[Collected data entries]
=== Begin Enclosure ===

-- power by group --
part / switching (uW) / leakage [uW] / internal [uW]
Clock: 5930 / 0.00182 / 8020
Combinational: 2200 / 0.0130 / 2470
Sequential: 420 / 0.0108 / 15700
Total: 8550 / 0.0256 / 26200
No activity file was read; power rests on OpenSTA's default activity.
<file path="src/rtl/multicycle_control_fsm_if.sv">
// Memory handshake bundle between the multicycle control unit and the
// instruction/data memory port.
//   mem_req   : controller -> memory, request active (FETCH, MEM)
//   mem_we    : controller -> memory, write strobe (store in MEM)
//   ir_load   : controller -> datapath, load IR this cycle
//   mem_ready : memory -> controller, current request completes
interface multicycle_control_fsm_if;
  logic mem_req;
  logic mem_we;
  logic ir_load;
  logic mem_ready;

  modport master (
    output mem_req,
    output mem_we,
    output ir_load,
    input  mem_ready
  );

  modport slave (
    input  mem_req,
    input  mem_we,
    input  ir_load,
    output mem_ready
  );
endinterface

</file>
<file path="src/rtl/multicycle_control_fsm.sv">
// Multicycle control unit for an RV32I datapath.
// Sequences IDLE/FETCH/DECODE/EXECUTE/MEM/WRITE_BACK/FAULT, decodes the
// opcode into ALU controls and datapath enables, bounds memory waits with a
// timeout, holds WRITE_BACK for WB_CYCLES cycles and counts retired
// instructions.
// Ports:
//   clk, reset (async, active-low)
//   mem_bus      : memory handshake (mem_req, mem_we, ir_load, mem_ready)
//   run          : keep executing; sampled in IDLE and at instruction end
//   clear_fault  : FAULT -> IDLE
//   opcode       : IR[6:0], valid from DECODE onward
//   branch_taken : ALU compare result, valid in EXECUTE
//   state        : current state code
//   aluop, alu_src_imm, reg_write, pc_write, pc_branch : datapath controls
//   fault        : FAULT state flag
//   retired      : retired-instruction count (wraps)
module multicycle_control_fsm #(
  parameter int STATE_W   = 4,
  parameter int WB_CYCLES = 1,
  parameter int TIMEOUT   = 15,
  parameter int CNT_W     = 16
) (
  input  logic                   clk,
  input  logic                   reset,
  multicycle_control_fsm_if.master mem_bus,
  input  logic                   run,
  input  logic                   clear_fault,
  input  logic [6:0]             opcode,
  input  logic                   branch_taken,
  output logic [STATE_W-1:0]     state,
  output logic [1:0]             aluop,
  output logic                   alu_src_imm,
  output logic                   reg_write,
  output logic                   pc_write,
  output logic                   pc_branch,
  output logic                   fault,
  output logic [CNT_W-1:0]       retired
);

  typedef enum logic [2:0] {
    S_IDLE       = 3'd0,
    S_FETCH      = 3'd1,
    S_DECODE     = 3'd2,
    S_EXECUTE    = 3'd3,
    S_WRITE_BACK = 3'd4,
    S_MEM        = 3'd5,
    S_FAULT      = 3'd6
  } state_t;

  // OP_NONE doubles as the reset value of the latch and the illegal marker.
  typedef enum logic [2:0] {
    OP_NONE   = 3'd0,
    OP_R      = 3'd1,
    OP_I      = 3'd2,
    OP_LOAD   = 3'd3,
    OP_STORE  = 3'd4,
    OP_BRANCH = 3'd5,
    OP_JAL    = 3'd6
  } op_t;

  state_t           state_q, state_d;
  op_t              op_q, op_dec;
  logic [7:0]       wait_cnt;
  logic [7:0]       wb_cnt;
  logic [CNT_W-1:0] retired_q;
  logic             mem_timeout;
  logic             wb_last;
  logic             complete;
  state_t           end_state;

  always_comb begin
    op_dec = OP_NONE;
    case (opcode)
      7'b0110011: op_dec = OP_R;
      7'b0010011: op_dec = OP_I;
      7'b0000011: op_dec = OP_LOAD;
      7'b0100011: op_dec = OP_STORE;
      7'b1100011: op_dec = OP_BRANCH;
      7'b1101111: op_dec = OP_JAL;
      default:    op_dec = OP_NONE;
    endcase
  end

  // The wait counter holds the number of unanswered cycles so far, so the
  // TIMEOUT-th unanswered cycle is the one that sees TIMEOUT-1; a ready on
  // that same cycle still takes priority in the next-state logic.
  assign mem_timeout = (wait_cnt == 8'(TIMEOUT - 1)) && !mem_bus.mem_ready;
  assign wb_last     = (wb_cnt == 8'(WB_CYCLES - 1));
  assign end_state   = run ? S_FETCH : S_IDLE;

  // An instruction ends in exactly one of three places depending on its class.
  assign complete = ((state_q == S_EXECUTE) && (op_q == OP_BRANCH)) ||
                    ((state_q == S_MEM) && (op_q == OP_STORE) && mem_bus.mem_ready) ||
                    ((state_q == S_WRITE_BACK) && wb_last);

  always_ff @(posedge clk or negedge reset) begin
    if (!reset) state_q <= S_IDLE;
    else        state_q <= state_d;
  end

  // Wait counter restarts whenever ready arrives or the controller is not
  // waiting on memory, so FETCH and MEM each start their own timeout window.
  always_ff @(posedge clk or negedge reset) begin
    if (!reset) begin
      op_q      <= OP_NONE;
      wait_cnt  <= 8'd0;
      wb_cnt    <= 8'd0;
      retired_q <= '0;
    end else begin
      if (state_q == S_DECODE) op_q <= op_dec;
      if (((state_q == S_FETCH) || (state_q == S_MEM)) && !mem_bus.mem_ready)
        wait_cnt <= wait_cnt + 8'd1;
      else
        wait_cnt <= 8'd0;
      if ((state_q == S_WRITE_BACK) && !wb_last) wb_cnt <= wb_cnt + 8'd1;
      else                                       wb_cnt <= 8'd0;
      if (complete) retired_q <= retired_q + 1'b1;
    end
  end

  always_comb begin
    state_d = state_q;
    case (state_q)
      S_IDLE:   if (run) state_d = S_FETCH;
      S_FETCH: begin
        if (mem_bus.mem_ready) state_d = S_DECODE;
        else if (mem_timeout)  state_d = S_FAULT;
      end
      S_DECODE: state_d = (op_dec == OP_NONE) ? S_FAULT : S_EXECUTE;
      S_EXECUTE: begin
        case (op_q)
          OP_R, OP_I, OP_JAL: state_d = S_WRITE_BACK;
          OP_LOAD, OP_STORE:  state_d = S_MEM;
          OP_BRANCH:          state_d = end_state;
          default:            state_d = S_FAULT;
        endcase
      end
      S_MEM: begin
        if (mem_bus.mem_ready) state_d = (op_q == OP_LOAD) ? S_WRITE_BACK : end_state;
        else if (mem_timeout)  state_d = S_FAULT;
      end
      S_WRITE_BACK: if (wb_last) state_d = end_state;
      S_FAULT:      if (clear_fault) state_d = S_IDLE;
      default:      state_d = S_IDLE;
    endcase
  end

  always_comb begin
    mem_bus.mem_req = 1'b0;
    mem_bus.mem_we  = 1'b0;
    mem_bus.ir_load = 1'b0;
    aluop           = 2'b00;
    alu_src_imm     = 1'b0;
    reg_write       = 1'b0;
    pc_write        = complete;
    pc_branch       = 1'b0;
    fault           = 1'b0;
    case (state_q)
      S_FETCH: begin
        mem_bus.mem_req = 1'b1;
        mem_bus.ir_load = mem_bus.mem_ready;
      end
      S_EXECUTE: begin
        case (op_q)
          OP_R:      aluop = 2'b10;
          OP_I: begin
            aluop       = 2'b10;
            alu_src_imm = 1'b1;
          end
          OP_LOAD, OP_STORE: alu_src_imm = 1'b1;
          OP_BRANCH: begin
            aluop     = 2'b01;
            pc_branch = branch_taken;
          end
          OP_JAL:    pc_branch = 1'b1;
          default:   aluop = 2'b00;
        endcase
      end
      S_MEM: begin
        mem_bus.mem_req = 1'b1;
        mem_bus.mem_we  = (op_q == OP_STORE);
      end
      S_WRITE_BACK: begin
        reg_write = (wb_cnt == 8'd0);
        pc_branch = (op_q == OP_JAL);
      end
      S_FAULT: fault = 1'b1;
      default: fault = 1'b0;
    endcase
  end

  assign state   = STATE_W'(state_q);
  assign retired = retired_q;

endmodule

</file>
<file path="src/flat_wrapper.sv">
// flat-port wrapper written by rule: the top's interface ports become plain ports
module multicycle_control_fsm_flat 
#(
  parameter int STATE_W   = 4,
  parameter int WB_CYCLES = 1,
  parameter int TIMEOUT   = 15,
  parameter int CNT_W     = 16
)
  (clk, reset, run, clear_fault, opcode, branch_taken, state, aluop, alu_src_imm, reg_write, pc_write, pc_branch, fault, retired, mem_bus_mem_req, mem_bus_mem_we, mem_bus_ir_load, mem_bus_mem_ready);
  multicycle_control_fsm_if mem_bus_i ();
  input  logic clk;
  input  logic reset;
  input  logic run;
  input  logic clear_fault;
  input  logic [6:0] opcode;
  input  logic branch_taken;
  output logic [STATE_W-1:0] state;
  output logic [1:0] aluop;
  output logic alu_src_imm;
  output logic reg_write;
  output logic pc_write;
  output logic pc_branch;
  output logic fault;
  output logic [CNT_W-1:0] retired;
  output wire logic [$bits(mem_bus_i.mem_req)-1:0] mem_bus_mem_req;
  output wire logic [$bits(mem_bus_i.mem_we)-1:0] mem_bus_mem_we;
  output wire logic [$bits(mem_bus_i.ir_load)-1:0] mem_bus_ir_load;
  input wire logic [$bits(mem_bus_i.mem_ready)-1:0] mem_bus_mem_ready;
  assign mem_bus_mem_req = mem_bus_i.mem_req;
  assign mem_bus_mem_we = mem_bus_i.mem_we;
  assign mem_bus_ir_load = mem_bus_i.ir_load;
  assign mem_bus_i.mem_ready = mem_bus_mem_ready;
  multicycle_control_fsm #(.STATE_W(STATE_W), .WB_CYCLES(WB_CYCLES), .TIMEOUT(TIMEOUT), .CNT_W(CNT_W)) u_core (.clk(clk), .reset(reset), .mem_bus(mem_bus_i), .run(run), .clear_fault(clear_fault), .opcode(opcode), .branch_taken(branch_taken), .state(state), .aluop(aluop), .alu_src_imm(alu_src_imm), .reg_write(reg_write), .pc_write(pc_write), .pc_branch(pc_branch), .fault(fault), .retired(retired));
endmodule
</file>
<file path="config.mk">
export PLATFORM = sky130hd
export DESIGN_NAME = instr_fetch_unit_flat
export DESIGN_NICKNAME = d
export VERILOG_FILES = /design/src/rtl/instr_fetch_unit_if.sv /design/src/rtl/instr_fetch_unit.sv /design/src/flat_wrapper.sv
export SDC_FILE = /design/constraint.sdc
export NUM_CORES = 1
export LEC_CHECK = 0
export CORE_ASPECT_RATIO = 1.75
export CORE_MARGIN = 8
export CORE_UTILIZATION = 38
export CTS_CLUSTER_DIAMETER = 120
export DETAILED_ROUTE_END_ITERATION = 8
export HOLD_SLACK_MARGIN = 0.02
export PLACE_DENSITY = 0.78
export SETUP_SLACK_MARGIN = 0.3
export SLEW_MARGIN = 20
export SYNTH_ARGS = -nofsm -noshare
export SYNTH_HDL_FRONTEND = slang
export SYNTH_SLANG_ARGS = --single-unit
</file>
<file path="constraint.sdc">
create_clock -name clk -period 1.35 [get_ports clk]
set_input_delay 0.405 -clock clk [delete_from_list [all_inputs] [get_ports clk]]
set_output_delay 0.405 -clock clk [all_outputs]
set_load 0.05 [all_outputs]
</file>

=== End Enclosure ===

DIRECTIONS ->
Search the records for the word "request". Copy every line that has it.

ANSWER FOR THIS EXERCISE ->
//   mem_req   : controller -> memory, request active (FETCH, MEM)
//   mem_ready : memory -> controller, current request completes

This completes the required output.